In A Moveable Feast, his memoir of Paris in the '20s, Ernest Hemingway recounts how F. Scott Fitzgerald appealed to him for advice: According to Zelda, Fitzgerald's penis is not large enough to satisfy her or any other woman. Hemingway tries to reassure him by taking him to the Louvre to compare his measurements to those of the museum's nude statues.
According to an ethnic stereotype, men of Irish descent — like Fitzgerald — tend to be poorly endowed. Whether anatomically accurate or not, a belief in "the Irish curse" can deflate a man's sexual performance and devastate his ego. In The Irish Curse, a support group gathers one rainy Wednesday evening in the basement of a Brooklyn church in order to share and assuage their anguish over anatomical insufficiency. In what is in effect "The Penis Monologues," five anxious men each tell their stories.
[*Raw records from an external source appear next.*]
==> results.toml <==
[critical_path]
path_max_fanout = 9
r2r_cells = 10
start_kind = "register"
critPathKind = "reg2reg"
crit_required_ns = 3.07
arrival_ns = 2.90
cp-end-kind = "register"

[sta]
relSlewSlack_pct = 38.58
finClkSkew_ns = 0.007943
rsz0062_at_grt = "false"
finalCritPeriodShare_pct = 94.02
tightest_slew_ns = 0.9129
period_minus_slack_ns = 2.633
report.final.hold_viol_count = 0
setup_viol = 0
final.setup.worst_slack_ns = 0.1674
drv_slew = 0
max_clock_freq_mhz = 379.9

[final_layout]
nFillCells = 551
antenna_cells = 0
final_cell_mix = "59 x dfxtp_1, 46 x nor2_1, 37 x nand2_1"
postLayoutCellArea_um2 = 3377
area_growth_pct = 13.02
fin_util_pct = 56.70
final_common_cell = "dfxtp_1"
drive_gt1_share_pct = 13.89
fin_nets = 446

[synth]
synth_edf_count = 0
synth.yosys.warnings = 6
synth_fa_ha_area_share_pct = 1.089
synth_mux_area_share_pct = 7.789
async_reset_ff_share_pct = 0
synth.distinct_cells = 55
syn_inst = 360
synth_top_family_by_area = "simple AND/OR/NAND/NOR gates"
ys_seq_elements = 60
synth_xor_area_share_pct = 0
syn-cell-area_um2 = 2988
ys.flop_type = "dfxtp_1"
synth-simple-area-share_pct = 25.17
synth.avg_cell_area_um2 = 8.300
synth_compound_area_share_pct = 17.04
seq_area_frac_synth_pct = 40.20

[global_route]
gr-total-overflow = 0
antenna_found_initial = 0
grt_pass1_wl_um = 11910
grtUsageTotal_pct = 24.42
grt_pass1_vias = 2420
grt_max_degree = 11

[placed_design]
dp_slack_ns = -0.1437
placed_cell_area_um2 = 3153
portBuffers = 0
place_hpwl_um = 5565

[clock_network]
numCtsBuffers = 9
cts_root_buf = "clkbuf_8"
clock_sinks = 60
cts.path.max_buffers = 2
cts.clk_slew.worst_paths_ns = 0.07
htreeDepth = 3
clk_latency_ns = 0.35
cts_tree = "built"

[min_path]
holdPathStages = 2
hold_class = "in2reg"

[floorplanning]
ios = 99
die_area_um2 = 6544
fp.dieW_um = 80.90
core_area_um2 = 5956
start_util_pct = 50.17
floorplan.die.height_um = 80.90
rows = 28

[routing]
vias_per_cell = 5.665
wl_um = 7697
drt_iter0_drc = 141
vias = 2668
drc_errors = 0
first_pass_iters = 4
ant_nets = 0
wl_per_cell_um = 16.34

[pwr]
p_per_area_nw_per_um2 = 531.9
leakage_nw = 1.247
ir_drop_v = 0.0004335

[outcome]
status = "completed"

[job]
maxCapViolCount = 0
**src/rtl/phy_cfg_pkg.sv**
```systemverilog
// Purpose: constants for the port phy mode and crossover control block
// Assumes: 5-bit phy register index space, one port per instance
// Notes: register indices are decimal register numbers
`default_nettype none
package phy_cfg_pkg;
    localparam logic [4:0] IDX_SPECIAL_MODES    = 5'h12;
    localparam logic [4:0] IDX_SPECIAL_CTRL_IND = 5'h1b;
    localparam int MODE_LSB      = 5;
    localparam int MODE_MSB      = 7;
    localparam int XO_SRC_BIT    = 15;
    localparam int XO_AUTO_BIT   = 14;
    localparam int XO_STATE_BIT  = 13;
    localparam int HB_DIS_BIT    = 11;
    localparam int PLL_LOCK_BIT  = 10;
    localparam int POL_BIT       = 4;
    localparam logic [2:0] MODE_ALL_CAPABLE = 3'h7;
    localparam logic [15:0] RD_ZERO = 16'h0000;

    typedef enum logic [2:0] {
        MODE_10_HD    = 3'b000,
        MODE_10_FD    = 3'b001,
        MODE_100_HD   = 3'b010,
        MODE_100_FD   = 3'b011,
        MODE_AN_100HD = 3'b100,
        MODE_REPEATER = 3'b101,
        MODE_PWR_DOWN = 3'b110,
        MODE_AN_ALL   = 3'b111
    } phy_mode_type;

    // crossover result: straight, crossed, automatic
    typedef enum logic [1:0] {
        XO_STRAIGHT = 2'b00,
        XO_CROSSED  = 2'b01,
        XO_AUTO     = 2'b10
    } xo_mode_type;

    // basic control bits 13,12,10,8 and advertisement bits 8..5
    localparam logic [3:0] BC_10_HD   = 4'h0;
    localparam logic [3:0] BC_10_FD   = 4'h1;
    localparam logic [3:0] BC_100_HD  = 4'h8;
    localparam logic [3:0] BC_100_FD  = 4'h9;
    localparam logic [3:0] BC_AN_100  = 4'hc;
    localparam logic [3:0] BC_ALL_SET = 4'h4;
    localparam logic [3:0] BC_ALL_USE = 4'h6;
    localparam logic [3:0] ADV_100_HD = 4'h4;
    localparam logic [3:0] ADV_ALL    = 4'hf;
endpackage
`default_nettype wire

```
**src/rtl/phy_mode_and_mdix_control.sv**
```systemverilog
// Purpose: per-port phy mode decode and special control/indication register
// Assumes: straps and polarity arrive from pins; software on a plain port
// Notes: the two resets below act on this block only
// Notes on behaviour
// [RL1] mode 011 forces 100 full duplex, no autoneg, crs on receive, 1001.
// [RL2] mode 100 autonegotiates advertising 100 half only, control 1100/0100.
// [RL3] mode 101 is repeater mode with the same bits as 100, crs on receive.
// [RL4] mode 110 is power down and the decode sets no control bits.
// [RL5] mode 111 advertises all, sets bits 12/10 to 1/0 and advert 1111.
// [RL6] with the source bit clear, crossover follows the latched straps.
// [RL7] with the source bit set, crossover follows bits 14 and 13.
// [RL8] under register control 00 straight, 01 crossed, 10 automatic.
// [RL9] software never writes bits 14 and 13 both as 1.
// [RL10] heartbeat test runs unless bit 11 is set.
// [RL11] bit 10 set holds the 10M receive pll on reference, blocking 10M rx.
// [RL12] bit 4 reads the detected 10BASE-T polarity, 1 meaning reversed.
// [RL13] control bits clear on chip-level phy reset, survive soft reset.
// [RL14] the mode field is bits 7..5 of the special modes register, r/w.
// [RL15] after chip reset mode is 111 on autoneg strap, else 0,speed,duplex; code loads it after i_srst only.
// [RL16] reserved bits read as zero and ignore writes.
//
// Added by the designer: the plain strobed port.
`default_nettype none
module phy_mode_and_mdix_control
    import phy_cfg_pkg::*;
(
    input  wire logic        i_clk_sys,
    input  wire logic        i_srst,
    input  wire logic        i_phy_chip_rst,
    input  wire logic        i_phy_soft_rst,
    input  wire logic [4:0]  i_addr,
    input  wire logic [15:0] i_wdata,
    input  wire logic        i_wr,
    input  wire logic        i_rd,
    input  wire logic        i_autoneg_strap,
    input  wire logic        i_speed_strap,
    input  wire logic        i_duplex_strap,
    input  wire logic        i_manual_xo_strap,
    input  wire logic        i_auto_xo_strap,
    input  wire logic        i_rx_polarity_reversed,
    output logic [15:0]      o_rdata,
    output logic [3:0]       o_basic_ctrl_bits,
    output logic [3:0]       o_basic_ctrl_mask,
    output logic [3:0]       o_adv_bits,
    output logic             o_adv_valid,
    output logic             o_power_down,
    output logic             o_crs_on_tx,
    output logic             o_repeater_mode,
    output logic [1:0]       o_crossover_mode,
    output logic             o_heartbeat_test_en,
    output logic             o_rx_pll_force_reference_lock
);
    // pin inputs pass three stages; polarity counts once two and three agree
    logic [2:0] pol_sync_r;
    logic [2:0] pol_sync_nxt;
    logic [2:0] man_sync_r;
    logic [2:0] man_sync_nxt;
    logic [2:0] aut_sync_r;
    logic [2:0] aut_sync_nxt;
    logic [2:0] an_sync_r;
    logic [2:0] an_sync_nxt;
    logic [2:0] spd_sync_r;
    logic [2:0] spd_sync_nxt;
    logic [2:0] dup_sync_r;
    logic [2:0] dup_sync_nxt;
    logic       pol_r;
    logic       pol_nxt;
    logic       man_strap_r;
    logic       man_strap_nxt;
    logic       aut_strap_r;
    logic       aut_strap_nxt;
    logic       strap_take_r;
    logic       strap_take_nxt;

    // register state
    logic [2:0] mode_r;
    logic [2:0] mode_nxt;
    logic       xo_src_r;
    logic       xo_src_nxt;
    logic       xo_auto_r;
    logic       xo_auto_nxt;
    logic       xo_state_r;
    logic       xo_state_nxt;
    logic       hb_dis_r;
    logic       hb_dis_nxt;
    logic       pll_lock_r;
    logic       pll_lock_nxt;
    logic [15:0] rdata_nxt;

    // decoded outputs
    logic [3:0] bc_nxt;
    logic [3:0] bcm_nxt;
    logic [3:0] adv_nxt;
    logic       advv_nxt;
    logic       pd_nxt;
    logic       crs_tx_nxt;
    logic       rep_nxt;
    logic [1:0] xo_nxt;
    logic       hb_en_nxt;
    logic       pll_out_nxt;

    // i_phy_soft_rst is left unread: a soft reset keeps every bit here
    logic wr_modes;
    logic wr_ctrl;

    assign wr_modes = i_wr && (i_addr == IDX_SPECIAL_MODES);
    assign wr_ctrl  = i_wr && (i_addr == IDX_SPECIAL_CTRL_IND);

    // the mode field must be exactly as wide as the mode code
    if (MODE_MSB - MODE_LSB + 1 != $bits(phy_mode_type)) begin : g_mode_width
        $error("mode field width does not match the mode code");
    end
    // every control field must sit inside the register word
    if (XO_SRC_BIT >= $bits(RD_ZERO) || MODE_MSB >= $bits(RD_ZERO)) begin : g_pos
        $error("register field lies outside the register word");
    end

    always_comb begin
        pol_sync_nxt = {pol_sync_r[1:0], i_rx_polarity_reversed};
        man_sync_nxt = {man_sync_r[1:0], i_manual_xo_strap};
        aut_sync_nxt = {aut_sync_r[1:0], i_auto_xo_strap};
        an_sync_nxt  = {an_sync_r[1:0], i_autoneg_strap};
        spd_sync_nxt = {spd_sync_r[1:0], i_speed_strap};
        dup_sync_nxt = {dup_sync_r[1:0], i_duplex_strap};
        pol_nxt = (pol_sync_r[2] == pol_sync_r[1]) ? pol_sync_r[2] : pol_r;
        // crossover straps latched once, at the first edge after i_srst release
        strap_take_nxt = 1'b0;
        man_strap_nxt  = man_strap_r;
        aut_strap_nxt  = aut_strap_r;
        // straps sit still through reset, so stage three has settled
        if (strap_take_r) begin
            man_strap_nxt = man_sync_r[2];
            aut_strap_nxt = aut_sync_r[2];
        end
    end

    always_comb begin
        mode_nxt     = mode_r;
        xo_src_nxt   = xo_src_r;
        xo_auto_nxt  = xo_auto_r;
        xo_state_nxt = xo_state_r;
        hb_dis_nxt   = hb_dis_r;
        pll_lock_nxt = pll_lock_r;
        if (strap_take_r) begin
            // default taken from straps after reset release
            mode_nxt = an_sync_r[2] ? MODE_ALL_CAPABLE
                     : {1'b0, spd_sync_r[2], dup_sync_r[2]}; // [RL15]
        end else if (wr_modes) begin
            mode_nxt = i_wdata[MODE_MSB:MODE_LSB]; // [RL14]
        end
        if (wr_ctrl) begin
            // only defined bits stored; others dropped [RL16]
            xo_src_nxt   = i_wdata[XO_SRC_BIT];
            xo_auto_nxt  = i_wdata[XO_AUTO_BIT];
            xo_state_nxt = i_wdata[XO_STATE_BIT];
            hb_dis_nxt   = i_wdata[HB_DIS_BIT];
            pll_lock_nxt = i_wdata[PLL_LOCK_BIT];
        end
        // soft reset leaves these alone; chip-level phy reset clears, as does i_srst
        if (i_phy_chip_rst) begin // [RL13]
            xo_src_nxt   = 1'b0;
            xo_auto_nxt  = 1'b0;
            xo_state_nxt = 1'b0;
            hb_dis_nxt   = 1'b0;
            pll_lock_nxt = 1'b0;
        end
    end

    always_comb begin
        rdata_nxt = RD_ZERO; // [RL16]
        if (i_rd) begin
            if (i_addr == IDX_SPECIAL_MODES) begin
                rdata_nxt[MODE_MSB:MODE_LSB] = mode_r;
            end else if (i_addr == IDX_SPECIAL_CTRL_IND) begin
                rdata_nxt[XO_SRC_BIT]   = xo_src_r;
                rdata_nxt[XO_AUTO_BIT]  = xo_auto_r;
                rdata_nxt[XO_STATE_BIT] = xo_state_r;
                rdata_nxt[HB_DIS_BIT]   = hb_dis_r;
                rdata_nxt[PLL_LOCK_BIT] = pll_lock_r;
                rdata_nxt[POL_BIT]      = pol_r; // [RL12]
            end
        end
    end

    always_comb begin
        bc_nxt     = BC_10_HD;
        bcm_nxt    = 4'hf;
        adv_nxt    = ADV_ALL;
        advv_nxt   = 1'b0;
        pd_nxt     = 1'b0;
        crs_tx_nxt = 1'b0;
        rep_nxt    = 1'b0;
        unique case (phy_mode_type'(mode_r))
            MODE_10_HD: begin
                bc_nxt     = BC_10_HD;
                crs_tx_nxt = 1'b1;
            end
            MODE_10_FD: bc_nxt = BC_10_FD;
            MODE_100_HD: begin
                bc_nxt     = BC_100_HD;
                crs_tx_nxt = 1'b1;
            end
            MODE_100_FD: bc_nxt = BC_100_FD; // [RL1]
            MODE_AN_100HD: begin
                bc_nxt     = BC_AN_100; // [RL2]
                adv_nxt    = ADV_100_HD;
                advv_nxt   = 1'b1;
                crs_tx_nxt = 1'b1;
            end
            MODE_REPEATER: begin
                bc_nxt   = BC_AN_100; // [RL3]
                adv_nxt  = ADV_100_HD;
                advv_nxt = 1'b1;
                rep_nxt  = 1'b1;
            end
            MODE_PWR_DOWN: begin
                bcm_nxt = 4'h0; // [RL4]
                pd_nxt  = 1'b1;
            end
            MODE_AN_ALL: begin
                // bits 13 and 8 untouched: mask covers 12 and 10 only
                bc_nxt     = BC_ALL_SET; // [RL5]
                bcm_nxt    = BC_ALL_USE;
                adv_nxt    = ADV_ALL;
                advv_nxt   = 1'b1;
                crs_tx_nxt = 1'b1;
            end
        endcase
    end

    // crossover source and heartbeat/pll outputs
    always_comb begin
        hb_en_nxt   = ~hb_dis_r; // [RL10]
        pll_out_nxt = pll_lock_r; // [RL11]
        // 11 is reserved; software keeps clear of it, read as automatic [RL9]
        if (xo_src_r) begin // [RL7]
            if (xo_auto_r) begin
                xo_nxt = XO_AUTO; // [RL8]
            end else begin
                xo_nxt = xo_state_r ? XO_CROSSED : XO_STRAIGHT; // [RL8]
            end
        end else if (aut_strap_r) begin // [RL6]
            xo_nxt = XO_AUTO;
        end else begin
            xo_nxt = man_strap_r ? XO_CROSSED : XO_STRAIGHT; // [RL6]
        end
    end

    // no reset here: straps must reach stage three before reset release
    // limitation: a reset shorter than three cycles latches stale straps
    always_ff @(posedge i_clk_sys) begin
        pol_sync_r <= pol_sync_nxt;
        man_sync_r <= man_sync_nxt;
        aut_sync_r <= aut_sync_nxt;
        an_sync_r  <= an_sync_nxt;
        spd_sync_r <= spd_sync_nxt;
        dup_sync_r <= dup_sync_nxt;
    end

    // every output registered; decode lands two edges after a write
    always_ff @(posedge i_clk_sys) begin
        if (i_srst) begin
            pol_r        <= 1'b0;
            man_strap_r  <= 1'b0;
            aut_strap_r  <= 1'b0;
            strap_take_r <= 1'b1;
            mode_r       <= MODE_ALL_CAPABLE;
            xo_src_r     <= 1'b0;
            xo_auto_r    <= 1'b0;
            xo_state_r   <= 1'b0;
            hb_dis_r     <= 1'b0;
            pll_lock_r   <= 1'b0;
            o_rdata      <= RD_ZERO;
            o_basic_ctrl_bits <= 4'h0;
            o_basic_ctrl_mask <= 4'h0;
            o_adv_bits   <= 4'h0;
            o_adv_valid  <= 1'b0;
            o_power_down <= 1'b0;
            o_crs_on_tx  <= 1'b0;
            o_repeater_mode <= 1'b0;
            o_crossover_mode <= 2'h0;
            o_heartbeat_test_en <= 1'b1;
            o_rx_pll_force_reference_lock <= 1'b0;
        end else begin
            pol_r        <= pol_nxt;
            man_strap_r  <= man_strap_nxt;
            aut_strap_r  <= aut_strap_nxt;
            strap_take_r <= strap_take_nxt;
            mode_r       <= mode_nxt;
            xo_src_r     <= xo_src_nxt;
            xo_auto_r    <= xo_auto_nxt;
            xo_state_r   <= xo_state_nxt;
            hb_dis_r     <= hb_dis_nxt;
            pll_lock_r   <= pll_lock_nxt;
            o_rdata      <= rdata_nxt;
            o_basic_ctrl_bits <= bc_nxt;
            o_basic_ctrl_mask <= bcm_nxt;
            o_adv_bits   <= adv_nxt;
            o_adv_valid  <= advv_nxt;
            o_power_down <= pd_nxt;
            o_crs_on_tx  <= crs_tx_nxt;
            o_repeater_mode <= rep_nxt;
            o_crossover_mode <= xo_nxt;
            o_heartbeat_test_en <= hb_en_nxt; // [RL10]
            o_rx_pll_force_reference_lock <= pll_out_nxt; // [RL11]
        end
    end
endmodule
`default_nettype wire

```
In the intimate space of the Tobin Center's Carlos Alvarez Studio Theater, AtticRep's raucous, funny and disquieting production of Martin Casella's 2005 play situates the audience within that group, to ponder not only a peculiar physiological problem, but larger questions about the relationship between anatomy and destiny as well as sexuality and love.
AtticRep first produced The Irish Curse in May, 2011, and this revival enlists two new actors — Alejandro Cardona as Rick Baldwin, a 22-year-old Irish-American who masks his physical deficiency by stuffing a sock in his pants and affecting lechery, and Sam Mandelbaum as Kieran Riley, an actual Irish immigrant who wanders in out of the rain with a woeful tale that outdoes them all. Convening the proceedings is Father Kevin Shaunessy, played with panache by Rick Frederick (also responsible for the set design), who, last seen here as Austin in True West, continues to demonstrate remarkable versatility. Challenged to talk about himself, jolly Father Kevin, who gets flustered when the others become too bawdy or combative, reveals that he, too, has the Irish curse; it is why he became a priest. "Aren't you ever angry at God?" asks Kiernan. No one blames Saint Patrick, who chased the snakes — those phallic devils — from Ireland.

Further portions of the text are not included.